Lecture 10: Balancing BSTs

Scribe notes on balancing binary search trees

Scribes:

  • Andy Arrigoni Perez
  • Sawyer Pollard
  • Luxin Sun
  • Cesaire Mugishawayo

Overview:

  1. Defining height balance
  2. Benefits of balance
  3. Maintaining balance efficiency
    • Add
    • Remove

Section 1: Defining height balance

Goal: Since find, add and remove run at O(h) (Where h is the height of the tree, we want to support the add/remove methods to maintain h as small as we can.

Add

Definition of height:

Let \(v\) be a node in a binary tree.

Then, \(h(v)= height\) (Distance to the most distant descendant leaf)

Note: Convention is that \(h(null) = -1\)

Observation:

If \(u = v.left\) and \(w = v.right\),

then \(h(v) = 1 + max(h(u), h(w))\)

Definition: Node \(v\) is height balanced if the heights of \(v\)’s children differ at most by 1. Formally: \(\lvert h(u) - h(w) \rvert \leq 1\)

Importantly, a binary tree T is (height) balanced or AVL (named for its creators Georgy Adelson-Velsky and Evgenii Landis) if all nodes in T are height balanced.

Example: BST

Section 2: Benefits of Balance

Goal: If T is balanced (or AVL), then its height \(h\) is \(O(log(n))\) where \(n\) is the number of nodes in the tree.

Roundabout Method: Consider \(m(h) = \text{minimum number of nodes in AVL tree of height h}\)

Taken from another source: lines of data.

===== src/rtl/ft_ctrl_pkg.sv =====
// Shared state encoding and defaults for the fault recovery controller.
// Optional fault logging (FT_FAULT_LOG_EN) is handled in fault_recovery_ctrl.
package ft_ctrl_pkg;

   localparam int          STATE_W          = 3;
   localparam int          CAUSE_W          = 4;
   localparam logic [31:0] TRAP_VEC_DEFAULT = 32'h0000_0100;

   typedef enum logic [STATE_W-1:0] {
      ST_NORMAL      = 3'd0,
      ST_FLUSH       = 3'd1,
      ST_RETRY       = 3'd2,
      ST_WAIT_COMMIT = 3'd3,
      ST_HALT        = 3'd4
   } state_e;

endpackage


===== src/rtl/ft_fault_prio_enc.sv =====
// Fault priority encoder: bit 0 of fault_vec has the highest priority.
module ft_fault_prio_enc
   import ft_ctrl_pkg::*;
#(
   parameter int NUM_SRC = 4
) (
   input  logic [NUM_SRC-1:0] fault_vec,
   output logic               valid,
   output logic [CAUSE_W-1:0] index
);

   always_comb begin
      valid = |fault_vec;
      index = '0;
      // Scanning downwards lets the lowest set bit overwrite any higher one.
      for (int i = NUM_SRC - 1; i >= 0; i--) begin
         if (fault_vec[i]) index = CAUSE_W'(i);
      end
   end

endmodule


===== src/rtl/fault_recovery_ctrl.sv =====
// Fault recovery controller: gates writes on faults, flushes, retries from pc_saved, halts to a trap vector.
// Define FT_FAULT_LOG_EN to add the fault_total / sticky_src logging outputs.
module fault_recovery_ctrl
   import ft_ctrl_pkg::*;
#(
   parameter int               XLEN         = 32,
   parameter int               NUM_SRC      = 4,
   parameter int               MAX_RETRY    = 3,
   parameter int               FLUSH_CYCLES = 2,
   parameter logic [XLEN-1:0]  TRAP_VEC     = XLEN'(TRAP_VEC_DEFAULT)
) (
   input  logic               clk,
   input  logic               reset_n,
   input  logic [NUM_SRC-1:0] fault_vec,
   input  logic               commit,
   input  logic               clear_halt,
   input  logic               pc_write_normal,
   input  logic               reg_write_normal,
   input  logic               mem_write_normal,
   input  logic [XLEN-1:0]    pc_current,
   input  logic [XLEN-1:0]    pc_saved,
   output logic               pc_write_out,
   output logic               reg_write_out,
   output logic               mem_write_out,
   output logic [XLEN-1:0]    pc_next,
   output logic               insert_nop,
   output logic               retry_en,
   output logic               halted,
   output logic               trap_req,
   output logic [3:0]         fault_cause,
   output logic [3:0]         retry_cnt
`ifdef FT_FAULT_LOG_EN
   ,
   output logic [15:0]        fault_total,
   output logic [NUM_SRC-1:0] sticky_src
`endif
);

   localparam logic [3:0] MAX_RETRY_C  = 4'(MAX_RETRY);
   localparam logic [3:0] FLUSH_LAST_C = 4'(FLUSH_CYCLES - 1);

   state_e       r_state;
   state_e       w_next_state;
   logic [3:0]   r_flush_cnt;
   logic [3:0]   r_retry_cnt;
   logic [3:0]   r_fault_cause;
   logic         r_halt_entry;
   logic         r_active;

   logic         w_fault_valid;
   logic [3:0]   w_fault_idx;
   logic         w_fault_take;
   logic         w_flush_done;
   logic         w_retry_inc;
   logic         w_retry_clr;
   logic         w_pc_wr;
   logic         w_reg_wr;
   logic         w_mem_wr;

   ft_fault_prio_enc #(
      .NUM_SRC (NUM_SRC)
   ) u_prio_enc (
      .fault_vec (fault_vec),
      .valid     (w_fault_valid),
      .index     (w_fault_idx)
   );

   assign w_flush_done = (r_flush_cnt == FLUSH_LAST_C);

   // NOTE: state registers use non-blocking assignments so every flop samples pre-edge values.
   always_ff @(posedge clk or negedge reset_n) begin
      if (!reset_n) r_state <= ST_NORMAL;
      else          r_state <= w_next_state;
   end

   // NOTE: every output is given a default first so no path through the case infers a latch.
   always_comb begin
      w_next_state = r_state;
      w_fault_take = 1'b0;
      w_retry_inc  = 1'b0;
      w_retry_clr  = 1'b0;
      w_pc_wr      = 1'b0;
      w_reg_wr     = 1'b0;
      w_mem_wr     = 1'b0;
      pc_next      = pc_current;
      insert_nop   = 1'b0;
      retry_en     = 1'b0;
      halted       = 1'b0;
      trap_req     = 1'b0;
      case (r_state)
         ST_NORMAL: begin
            if (w_fault_valid) begin
               w_fault_take = 1'b1;
               w_next_state = ST_FLUSH;
            end else begin
               w_pc_wr  = pc_write_normal;
               w_reg_wr = reg_write_normal;
               w_mem_wr = mem_write_normal;
            end
         end
         ST_FLUSH: begin
            insert_nop = 1'b1;
            if (w_flush_done)
               w_next_state = (r_retry_cnt < MAX_RETRY_C) ? ST_RETRY : ST_HALT;
         end
         ST_RETRY: begin
            pc_next      = pc_saved;
            w_pc_wr      = 1'b1;
            retry_en     = 1'b1;
            w_retry_inc  = 1'b1;
            w_next_state = ST_WAIT_COMMIT;
         end
         ST_WAIT_COMMIT: begin
            // A fault wins over a simultaneous commit.
            if (w_fault_valid) begin
               w_fault_take = 1'b1;
               w_next_state = ST_FLUSH;
            end else begin
               w_pc_wr  = pc_write_normal;
               w_reg_wr = reg_write_normal;
               w_mem_wr = mem_write_normal;
               if (commit) begin
                  w_retry_clr  = 1'b1;
                  w_next_state = ST_NORMAL;
               end
            end
         end
         ST_HALT: begin
            insert_nop = 1'b1;
            halted     = 1'b1;
            if (r_halt_entry) begin
               trap_req = 1'b1;
               pc_next  = TRAP_VEC;
               w_pc_wr  = 1'b1;
            end
            if (clear_halt) begin
               w_retry_clr  = 1'b1;
               w_next_state = ST_NORMAL;
            end
         end
         default: w_next_state = ST_NORMAL;
      endcase
   end

   // r_active holds writes low through reset and until the first edge after release.
   always_ff @(posedge clk or negedge reset_n) begin
      if (!reset_n) begin
         r_active      <= 1'b0;
         r_flush_cnt   <= '0;
         r_retry_cnt   <= '0;
         r_fault_cause <= '0;
         r_halt_entry  <= 1'b0;
      end else begin
         r_active     <= 1'b1;
         r_halt_entry <= (w_next_state == ST_HALT) && (r_state != ST_HALT);
         if (r_state == ST_FLUSH && !w_flush_done) r_flush_cnt <= r_flush_cnt + 4'd1;
         else                                      r_flush_cnt <= '0;
         if (w_retry_clr)                                      r_retry_cnt <= '0;
         else if (w_retry_inc && r_retry_cnt < MAX_RETRY_C)    r_retry_cnt <= r_retry_cnt + 4'd1;
         if (w_fault_take) r_fault_cause <= w_fault_idx;
      end
   end

   assign pc_write_out  = w_pc_wr  & r_active;
   assign reg_write_out = w_reg_wr & r_active;
   assign mem_write_out = w_mem_wr & r_active;
   assign fault_cause   = r_fault_cause;
   assign retry_cnt     = r_retry_cnt;

`ifdef FT_FAULT_LOG_EN
   logic [15:0]        r_fault_total;
   logic [NUM_SRC-1:0] r_sticky_src;
   logic [NUM_SRC-1:0] w_fault_onehot;

   // Isolating the lowest set bit gives the one-hot form of the encoded source.
   assign w_fault_onehot = fault_vec & (~fault_vec + NUM_SRC'(1));

   always_ff @(posedge clk or negedge reset_n) begin
      if (!reset_n) begin
         r_fault_total <= '0;
         r_sticky_src  <= '0;
      end else if (w_fault_take) begin
         if (r_fault_total != 16'hFFFF) r_fault_total <= r_fault_total + 16'd1;
         r_sticky_src <= r_sticky_src | w_fault_onehot;
      end
   end

   assign fault_total = r_fault_total;
   assign sticky_src  = r_sticky_src;
`endif

endmodule


===== config.mk =====
export PLATFORM = sky130hd
export DESIGN_NAME = fault_recovery_ctrl
export DESIGN_NICKNAME = d
export VERILOG_FILES = /design/src/rtl/ft_ctrl_pkg.sv /design/src/rtl/ft_fault_prio_enc.sv /design/src/rtl/fault_recovery_ctrl.sv
export SDC_FILE = /design/constraint.sdc
export NUM_CORES = 1
export LEC_CHECK = 0
export CORE_MARGIN = 1.5
export CORE_UTILIZATION = 32
export DETAILED_ROUTE_END_ITERATION = 6
export GPL_ROUTABILITY_DRIVEN = 0
export PLACE_DENSITY_LB_ADDON = 0.25
export REMOVE_ABC_BUFFERS = 1
export SLEW_MARGIN = 20
export SYNTH_ARGS = -nofsm -noshare
export SYNTH_HDL_FRONTEND = slang
export SYNTH_SLANG_ARGS = --single-unit
export TNS_END_PERCENT = 100

===== constraint.sdc =====
create_clock -name clk -period 3.4 [get_ports clk]
set_input_delay 0.68 -clock clk [delete_from_list [all_inputs] [get_ports clk]]
set_output_delay 0.68 -clock clk [all_outputs]
set_load 0.02 [all_outputs]

==> PnR_summary.wiki, run 1 <==
{| class="wikitable"
! Metric !! Value
|-
| Setup violators final || 0
|-
| Post-CTS setup buffers || 0
|-
| Worst Setup Start Kind || primary input
|-
| Setup CP Type || primary input to output port
|-
| Cell area after layout || 0.00249 mm^2
|-
| Fraction of power spent switching nets || around 43%
|-
| Most frequent cell after synthesis || sky130_fd_sc_hd__a22o_1
|-
| Number of flops mapped to enable cells by yosys || 0
|-
| Core Area || ~0.0036 mm^2
|-
| Actual transition at the worst max-transition pin || 0.663 ns
|-
| Number of vias per cell after detailed routing || between 4 and 5
|-
| Clock-pin slew of the registers on the worst-case setup and hold paths || about 0.06 ns
|-
| Max-Cap Viols || 0
|-
| Ratio of cells with drive above 1 in the final layout || roughly 6.3%
|-
| Iter 0 DRT Violations || 48
|-
| Port Buffers || ~120
|-
| RSZ-0062 raised after global routing || no
|-
| Area enclosed by the die boundary || a little over 0.004 mm^2
|-
| Pins Over Slew Limit || 0
|-
| Area after detailed placement || 0.00244 mm^2
|-
| DRT antenna net count || 0
|-
| Number of sinks on the clock net || 15
|-
| Post-Synthesis Cells || around 130
|-
| Leading register cell type out of synthesis || sky130_fd_sc_hd__dfrtp_1
|-
| Most numerous cell types in the synthesized netlist || 31 x sky130_fd_sc_hd__a22o_1, 15 x sky130_fd_sc_hd__dfrtp_1, 12 x sky130_fd_sc_hd__nor2_1
|-
| Hold WC Path Type || register to register
|-
| Antenna violations before repair || 0
|-
| Wire length of the first global-routing pass || around 6.8 mm
|-
| Req. time, crit path || roughly 2.7 ns
|-
| Detailed-routing iteration count for the pre-antenna-repair pass || 4
|-
| Clock Skews || roughly 0.0074 ns
|-
| Dominant combinational cell family by area after synthesis || compound AO/OA/AOI/OAI gates
|-
| Yosys Warn Count || 0
|-
| P_leak || roughly 0.0011 uW
|-
| Mean cell area of the mapped netlist || between 9 and 10 um^2
|-
| Comb power frac || ~67%
|-
| Placed wire-length estimate || ~3.6 mm
|-
| Cell variety after synth || 37
|-
| Share of the synthesized netlist area taken by xor and xnor gates || 3.63%
|-
| H-tree levels || 1
|-
| Sequential power share || 21.8%
|-
| Area fraction in and, or, nand and nor cells after synthesis || about a fifth
|-
| Portion of total power attributed to the clock network || ~11%
|-
| Category of the worst setup path capture point || output port
|-
| Share of async-settable or async-resettable flops after synthesis || 100%
|-
| Ratio of total power to cell area || 553 mW/mm^2
|-
| CP arrival || 2.52 ns
|-
| Hold-fix buffer count after cts || 0
|-
| Cell types with the largest area share after synthesis || sky130_fd_sc_hd__dfrtp_1 31%, sky130_fd_sc_hd__a22o_1 22%, sky130_fd_sc_hd__nor2_1 3.7%
|-
| Total negative slack || 0 ns
|-
| Routed len/inst || approximately 15 um
|-
| Achievable frequency || roughly 310 MHz
|-
| Starting utilization of the core area || 33.2%
|-
| Final Hold Vio Count || 0
|-
| Final Total Pwr || between 1000 and 1500 uW
|-
| Multiplexer share of the synthesized area || 0%
|-
| Worst hold-check slack || approximately 0.5 ns
|-
| Final core area utilization || around 70%
|-
| Run status || completed
|-
| Shortest period the worst path allows || about 3.2 ns
|-
| Cell Int Power || just under 800 uW
|-
| Final nets || between 300 and 400
|-
| Std cell rows || 22
|-
| Netlist area before placement || 0.00121 mm^2
|-
| Antenna diode count || 0
|-
| Number of instances resized during post-cts repair || 0
|-
| Pin count of the biggest net entering global routing || 33
|-
| Largest area contributor in the synthesized netlist || sky130_fd_sc_hd__dfrtp_1
|-
| Floorplan die height || 64.4 um
|-
| Layout overhead on the synthesized area || 106%
|-
| Seq cells post-synth || 15
|-
| Final wirelength || about 4.5 mm
|-
| Io pins || around 120
|-
| Root buffer selected by CTS || sky130_fd_sc_hd__clkbuf_8
|-
| Clock tree from TritonCTS || done
|-
| Cts bufs inserted || 3
|-
| Switching power summed over all nets || slightly below 600 uW
|-
| Share of the synthesized area in the top cell type || 31.1%
|-
| Die outline width || 64.4 um
|-
| Vias in the first global route || roughly 1.3k
|-
| DR DRC count || 0
|-
| Maximum clock path buffer count || 2
|-
| Adder-cell area share of the yosys netlist || just over 3%
|-
| Worst skew pair latency || ~0.26 ns
|-
| Final Cycle Share || ~94%
|-
| Global-route usage over all layers || a little over a fifth
|-
| Worst slew margin relative to its limit || 55.7%
|-
| Worst-case vdd ir drop || ~0.42 mV
|-
| Sum of overflow across all layers after global routing || 0
|-
| Post-synthesis sequential area ratio || 31.1%
|-
| Max Fanout on Critical Path || 4
|-
| Compound-gate portion of the synthesized area || 33.3%
|-
| DR vias || 1463
|}
[metal layers]
layer  global-route usage [%]  share of wire (%)  wire [um]
met1                     27.5                 44       1990
met2                     34.4                 47       2090
met3                     6.42                7.7        348
met4                     3.46                1.3         59
met5                        0                  0          0
[worst max-delay path: stages]
cell and delay (ns):
sky130_fd_sc_hd__clkdlybuf4s50_1 0.46, sky130_fd_sc_hd__nor4_1 0.44, sky130_fd_sc_hd__nand4_1 0.15, sky130_fd_sc_hd__a21oi_1 0.16, sky130_fd_sc_hd__clkdlybuf4s50_1 0.63
[per-stage QoR]
stage	cells	setup slack (ns)
detailed placement	296	0.205
global placement	296	0.254
CTS	300	0.204
global route	300	0.0350
floorplan	124	1.08
finish	300	0.197
[layout by cell type, fill, tap and decap left out, types with 2 or more instances in the layout]
master,count
sky130_fd_sc_hd__o21ai_0,4
sky130_fd_sc_hd__buf_4,4
sky130_fd_sc_hd__clkdlybuf4s50_1,119
sky130_fd_sc_hd__ha_1,3
sky130_fd_sc_hd__a22o_1,31
sky130_fd_sc_hd__nand3b_1,2
sky130_fd_sc_hd__nand3_1,4
sky130_fd_sc_hd__nor3_1,3
sky130_fd_sc_hd__a21oi_1,5
sky130_fd_sc_hd__nand2b_1,2
sky130_fd_sc_hd__inv_1,8
sky130_fd_sc_hd__and4_1,2
sky130_fd_sc_hd__xor2_1,2
sky130_fd_sc_hd__nand2_1,5
sky130_fd_sc_hd__nor2_1,12
sky130_fd_sc_hd__clkbuf_8,3
sky130_fd_sc_hd__conb_1,3
sky130_fd_sc_hd__dfrtp_1,15
sky130_fd_sc_hd__xnor2_1,3
sky130_fd_sc_hd__nor3b_1,2
sky130_fd_sc_hd__or3_1,2
[cell type report]
class	count	area (um^2)
clock inverters	1	7.51
inverters	9	33.8
repair buffers	124	1240
flip-flops and latches	15	375
multi-input cells	100	727
fillers	325	1150
clock buffers	3	41.3
well taps	48	60.1
[worst paths after layout]
| kind | startpoint | to | slack, ns | cells after the start |
|---|---|---|---|---|
| worst max-delay path | fault_vec[1] | pc_write_out | 0.20 | 5 |
| worst min register to register | fault_cause[1] | fault_cause[1] | 0.50 | 1 |
| worst max register to register | r_state[1] | retry_cnt[0] | 1.78 | 3 |
| min in group asynchronous | reset_n | r_active | 0.82 | 1 |
| worst min-delay path | fault_cause[1] | fault_cause[1] | 0.50 | 1 |
| max in group asynchronous | reset_n | r_state[0] | 2.15 | 1 |
[logic make-up (layout without fill, tap and decap cells)]
family,count (synthesis),after routing
xor+xnor,5,5
other cells,2,3
compound gates,48,48
flops,15,15
fa+ha+maj,3,3
buf+inv,20,137
simple gates,41,41
[power groups by stage]
| stage | registers (uW) | clock network [uW] | logic, uW |
|---|---|---|---|
| 2_1_floorplan | 350 | 0 | 434 |
| 3_3_place_gp | 301 | 0 | 909 |
| 3_5_place_dp | 302 | 0 | 919 |
| 4_1_cts | 299 | 161 | 922 |
| 5_1_grt | 311 | 170 | 982 |
| 6_report | 299 | 156 | 919 |
[state kept, by name, summed over array words and instances, names as in the netlist]
name          count
fault_cause       2
r_active          1
r_flush_cnt       4
r_halt_entry      1
r_state           3
retry_cnt         4
No activity file was read; power rests on OpenSTA's default activity.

If \(n \leq m(h)\), then the height of the tree is at most \(h\).

What is \(m(h)\) for small values? m(0)=1 | \(m(h)\) values for small \(h\) | |–| | \(m(0) = 1\) | | \(m(1) = 2\) | | \(m(2) = 4\) | | \(m(3) = 7\) | | \(m(4) = 12\) | | \(m(5) = 20\) |

What can we say about the structure of an AVL tree of height \(h\) with a minimal number of nodes? (when height of the tree is at least 2)

Firstly,

\[m(h) = 1 + m(h - 1) + m(h - 2)\]

(Note: \(m(h - 1) > m(h - 2)\))

So,

\[m(h) > 2 * m(h - 2 > 4*m(h-4) > 8*m(h-6) > \ldots\]

This pattern can be generalized to: \(m(h) > 2^i * m(h - 2i)\)

If, \(i=\frac{h}{2} - 1\)

(Note: “round up” \(\frac{h}{2}\) to the nearest integer.)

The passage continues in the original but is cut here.